[BRIEF]: Copy word for word, please, the lines of the entries below running from the one containing "--- a/config.mk" to the one containing "clock_path_buffers: 2", both ends included.

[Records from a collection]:
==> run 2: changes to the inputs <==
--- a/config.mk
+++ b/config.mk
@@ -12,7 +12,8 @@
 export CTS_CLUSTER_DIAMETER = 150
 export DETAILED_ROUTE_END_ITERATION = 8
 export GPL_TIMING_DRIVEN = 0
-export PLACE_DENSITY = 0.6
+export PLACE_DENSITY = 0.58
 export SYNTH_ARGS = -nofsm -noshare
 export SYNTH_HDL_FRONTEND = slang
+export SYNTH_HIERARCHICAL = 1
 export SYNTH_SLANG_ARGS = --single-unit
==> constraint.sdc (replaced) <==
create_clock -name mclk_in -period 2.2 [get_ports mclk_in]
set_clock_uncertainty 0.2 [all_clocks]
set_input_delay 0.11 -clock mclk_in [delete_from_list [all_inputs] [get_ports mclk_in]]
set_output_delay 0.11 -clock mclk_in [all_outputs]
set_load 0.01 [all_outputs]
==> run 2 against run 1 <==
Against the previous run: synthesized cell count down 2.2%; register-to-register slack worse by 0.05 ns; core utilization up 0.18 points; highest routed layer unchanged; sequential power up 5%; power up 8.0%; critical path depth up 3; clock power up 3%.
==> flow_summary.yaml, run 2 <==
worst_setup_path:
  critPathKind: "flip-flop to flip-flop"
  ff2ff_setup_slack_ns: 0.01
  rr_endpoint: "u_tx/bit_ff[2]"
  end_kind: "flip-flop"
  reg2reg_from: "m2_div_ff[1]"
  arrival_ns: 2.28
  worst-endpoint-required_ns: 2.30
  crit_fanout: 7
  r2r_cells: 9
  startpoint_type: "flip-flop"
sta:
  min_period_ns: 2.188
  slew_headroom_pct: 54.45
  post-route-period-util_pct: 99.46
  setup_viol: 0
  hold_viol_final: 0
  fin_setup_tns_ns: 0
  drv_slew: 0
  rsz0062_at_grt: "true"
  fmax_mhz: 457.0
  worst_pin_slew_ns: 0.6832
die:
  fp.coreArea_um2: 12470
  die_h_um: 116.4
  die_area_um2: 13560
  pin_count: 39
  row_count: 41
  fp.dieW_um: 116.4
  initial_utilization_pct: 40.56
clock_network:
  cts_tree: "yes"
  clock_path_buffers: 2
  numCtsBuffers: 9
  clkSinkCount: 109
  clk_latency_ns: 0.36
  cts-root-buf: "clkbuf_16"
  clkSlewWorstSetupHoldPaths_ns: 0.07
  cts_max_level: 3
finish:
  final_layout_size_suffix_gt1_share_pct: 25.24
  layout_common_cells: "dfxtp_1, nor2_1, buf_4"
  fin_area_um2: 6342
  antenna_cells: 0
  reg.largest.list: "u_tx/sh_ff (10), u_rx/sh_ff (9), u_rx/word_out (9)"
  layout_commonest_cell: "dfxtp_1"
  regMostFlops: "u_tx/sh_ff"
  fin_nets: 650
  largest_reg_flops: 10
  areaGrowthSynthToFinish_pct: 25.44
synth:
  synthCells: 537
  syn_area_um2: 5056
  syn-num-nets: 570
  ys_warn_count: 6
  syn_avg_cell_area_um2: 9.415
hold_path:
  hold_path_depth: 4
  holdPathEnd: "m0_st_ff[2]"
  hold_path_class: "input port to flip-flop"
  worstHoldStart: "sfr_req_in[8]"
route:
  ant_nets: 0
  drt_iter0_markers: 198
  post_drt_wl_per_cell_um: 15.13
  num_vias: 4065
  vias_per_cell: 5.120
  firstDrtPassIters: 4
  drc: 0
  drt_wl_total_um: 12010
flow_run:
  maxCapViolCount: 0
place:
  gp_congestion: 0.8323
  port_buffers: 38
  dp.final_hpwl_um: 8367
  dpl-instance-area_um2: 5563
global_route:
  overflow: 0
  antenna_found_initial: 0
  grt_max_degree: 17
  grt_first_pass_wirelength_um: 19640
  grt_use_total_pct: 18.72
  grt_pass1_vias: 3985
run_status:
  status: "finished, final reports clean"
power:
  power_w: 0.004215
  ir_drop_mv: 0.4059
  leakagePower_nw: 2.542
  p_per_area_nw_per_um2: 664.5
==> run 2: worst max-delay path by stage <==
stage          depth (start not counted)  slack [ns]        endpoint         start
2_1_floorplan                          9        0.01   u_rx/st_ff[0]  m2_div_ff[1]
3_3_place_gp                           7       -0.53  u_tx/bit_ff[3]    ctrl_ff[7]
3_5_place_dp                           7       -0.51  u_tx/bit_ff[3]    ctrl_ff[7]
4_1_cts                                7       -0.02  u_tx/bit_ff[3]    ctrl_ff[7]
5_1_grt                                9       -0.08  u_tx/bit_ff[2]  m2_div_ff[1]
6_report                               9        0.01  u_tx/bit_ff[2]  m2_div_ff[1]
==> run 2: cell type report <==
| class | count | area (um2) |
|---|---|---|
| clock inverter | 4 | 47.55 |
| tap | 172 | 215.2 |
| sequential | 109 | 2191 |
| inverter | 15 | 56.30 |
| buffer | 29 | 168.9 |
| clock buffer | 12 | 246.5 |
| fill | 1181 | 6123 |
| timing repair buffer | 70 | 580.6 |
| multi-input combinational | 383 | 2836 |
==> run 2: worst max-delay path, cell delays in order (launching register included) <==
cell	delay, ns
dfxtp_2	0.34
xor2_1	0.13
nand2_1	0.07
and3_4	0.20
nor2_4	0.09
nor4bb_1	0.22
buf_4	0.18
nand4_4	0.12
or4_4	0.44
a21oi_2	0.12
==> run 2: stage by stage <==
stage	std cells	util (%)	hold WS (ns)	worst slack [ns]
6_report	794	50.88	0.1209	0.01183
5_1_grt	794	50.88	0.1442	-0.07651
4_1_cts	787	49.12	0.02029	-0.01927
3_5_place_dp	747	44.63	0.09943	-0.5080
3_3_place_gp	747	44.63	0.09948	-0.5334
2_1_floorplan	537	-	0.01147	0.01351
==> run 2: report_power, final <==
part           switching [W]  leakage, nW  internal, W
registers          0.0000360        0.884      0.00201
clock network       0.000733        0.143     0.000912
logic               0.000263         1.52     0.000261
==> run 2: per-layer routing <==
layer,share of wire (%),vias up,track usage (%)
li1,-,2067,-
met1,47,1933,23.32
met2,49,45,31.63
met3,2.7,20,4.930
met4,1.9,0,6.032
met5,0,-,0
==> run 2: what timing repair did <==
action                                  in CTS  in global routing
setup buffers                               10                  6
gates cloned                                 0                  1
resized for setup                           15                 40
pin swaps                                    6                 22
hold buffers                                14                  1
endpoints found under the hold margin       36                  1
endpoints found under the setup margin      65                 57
$ cat src/hdl/alc_params.svh
// Constants of the accessory loader command parser
`ifndef ALC_PARAMS_SVH
`define ALC_PARAMS_SVH

// Register byte offsets
`define ALC_OFS_STATUS   8'h00
`define ALC_OFS_MASK     8'h04
`define ALC_OFS_CTRL     8'h08
`define ALC_OFS_INFO     8'h0C
`define ALC_OFS_VERSION  8'h10
`define ALC_OFS_FLAGS    8'h14
`define ALC_OFS_LASTCMD  8'h18

// Status and mask bits, control unlock bit
`define ALC_ST_W         4
`define ALC_ST_ERRC      0
`define ALC_ST_ERRD      1
`define ALC_ST_ERRV      2
`define ALC_ST_SAVED     3
`define ALC_CTRL_UNLOCK  0

// Command and answer codes, first letter in the low byte
`define ALC_CMD_GETACC   32'h63636167
`define ALC_CMD_SETACC   32'h63636173
`define ALC_CMD_BOOTVER  32'h766C6267
`define ALC_CMD_RANDKEY  32'h646E7269
`define ALC_ANS_ERRC     32'h63727265
`define ALC_ANS_ERRD     32'h64727265
`define ALC_ANS_ERRV     32'h76727265

// Frame lengths in bytes
`define ALC_CODE_LEN     7'd4
`define ALC_DATA_LEN     108
`define ALC_DATA_LAST    7'd107
`define ALC_CRC_LO       7'd108
`define ALC_CRC_HI       7'd109
`define ALC_LEN_ACC      7'd114
`define ALC_LEN_VER      7'd10
`define ALC_LEN_KEY      7'd24
`define ALC_KEY_END      7'd20
`define ALC_CRC_BYTES    7'd2

// Byte positions inside the accessory data section
`define ALC_POS_BRAKE    36
`define ALC_POS_TEMP     76
`define ALC_POS_STOP     80
`define ALC_FLAG_BYTES   4

// Flag layouts
`define ALC_BRAKE_MASK   8'h03
`define ALC_TEMP_MASK    8'h0F
`define ALC_TEMP_KIND    2:0
`define ALC_TEMP_PRES    3
`define ALC_KIND_UNKNOWN 3'h0
`define ALC_KIND_JUNCT   3'h1
`define ALC_KIND_SILICON 3'h2
`define ALC_STOP_MASK    8'h1F

// Checksum: reflected 16-bit CRC
`define ALC_CRC_INIT     16'hFFFF
`define ALC_CRC_POLY     16'hA001

`endif

$ cat src/hdl/alc_pkg.sv
// Types shared by the accessory loader command parser
`include "alc_params.svh"

package alc_pkg;

  typedef enum logic [2:0] {
    ALC_S_CMD,
    ALC_S_DATA,
    ALC_S_CHECK,
    ALC_S_SAVE,
    ALC_S_REPLY
  } alc_state_t;

  typedef enum logic [2:0] {
    ALC_R_ECHO,
    ALC_R_ACC,
    ALC_R_VER,
    ALC_R_KEY,
    ALC_R_ERRC,
    ALC_R_ERRD,
    ALC_R_ERRV
  } alc_reply_t;

  typedef logic [`ALC_DATA_LEN-1:0][7:0] alc_rec_t;

  typedef struct packed {
    alc_state_t             st;
    alc_reply_t             kind;
    logic [6:0]             idx;
    logic [31:0]            cmd;
    alc_rec_t               rec;
    alc_rec_t               stage;
    logic [15:0]            rx_crc;
    logic [`ALC_ST_W-1:0]   status;
    logic [`ALC_ST_W-1:0]   mask;
    logic                   unlock;
    logic                   irq;
    logic                   rx_ready;
    logic                   tx_valid;
    logic [7:0]             tx_data;
    logic                   nv_we;
    logic [6:0]             nv_addr;
    logic [7:0]             nv_wdata;
    logic [31:0]            prdata;
    logic                   pready;
    logic                   pslverr;
    logic [31:0]            lfsr;
  } alc_regs_t;

endpackage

[SOLUTION TO THE PROBLEM]:
--- a/config.mk
+++ b/config.mk
@@ -12,7 +12,8 @@
 export CTS_CLUSTER_DIAMETER = 150
 export DETAILED_ROUTE_END_ITERATION = 8
 export GPL_TIMING_DRIVEN = 0
-export PLACE_DENSITY = 0.6
+export PLACE_DENSITY = 0.58
 export SYNTH_ARGS = -nofsm -noshare
 export SYNTH_HDL_FRONTEND = slang
+export SYNTH_HIERARCHICAL = 1
 export SYNTH_SLANG_ARGS = --single-unit
==> constraint.sdc (replaced) <==
create_clock -name mclk_in -period 2.2 [get_ports mclk_in]
set_clock_uncertainty 0.2 [all_clocks]
set_input_delay 0.11 -clock mclk_in [delete_from_list [all_inputs] [get_ports mclk_in]]
set_output_delay 0.11 -clock mclk_in [all_outputs]
set_load 0.01 [all_outputs]
==> run 2 against run 1 <==
Against the previous run: synthesized cell count down 2.2%; register-to-register slack worse by 0.05 ns; core utilization up 0.18 points; highest routed layer unchanged; sequential power up 5%; power up 8.0%; critical path depth up 3; clock power up 3%.
==> flow_summary.yaml, run 2 <==
worst_setup_path:
  critPathKind: "flip-flop to flip-flop"
  ff2ff_setup_slack_ns: 0.01
  rr_endpoint: "u_tx/bit_ff[2]"
  end_kind: "flip-flop"
  reg2reg_from: "m2_div_ff[1]"
  arrival_ns: 2.28
  worst-endpoint-required_ns: 2.30
  crit_fanout: 7
  r2r_cells: 9
  startpoint_type: "flip-flop"
sta:
  min_period_ns: 2.188
  slew_headroom_pct: 54.45
  post-route-period-util_pct: 99.46
  setup_viol: 0
  hold_viol_final: 0
  fin_setup_tns_ns: 0
  drv_slew: 0
  rsz0062_at_grt: "true"
  fmax_mhz: 457.0
  worst_pin_slew_ns: 0.6832
die:
  fp.coreArea_um2: 12470
  die_h_um: 116.4
  die_area_um2: 13560
  pin_count: 39
  row_count: 41
  fp.dieW_um: 116.4
  initial_utilization_pct: 40.56
clock_network:
  cts_tree: "yes"
  clock_path_buffers: 2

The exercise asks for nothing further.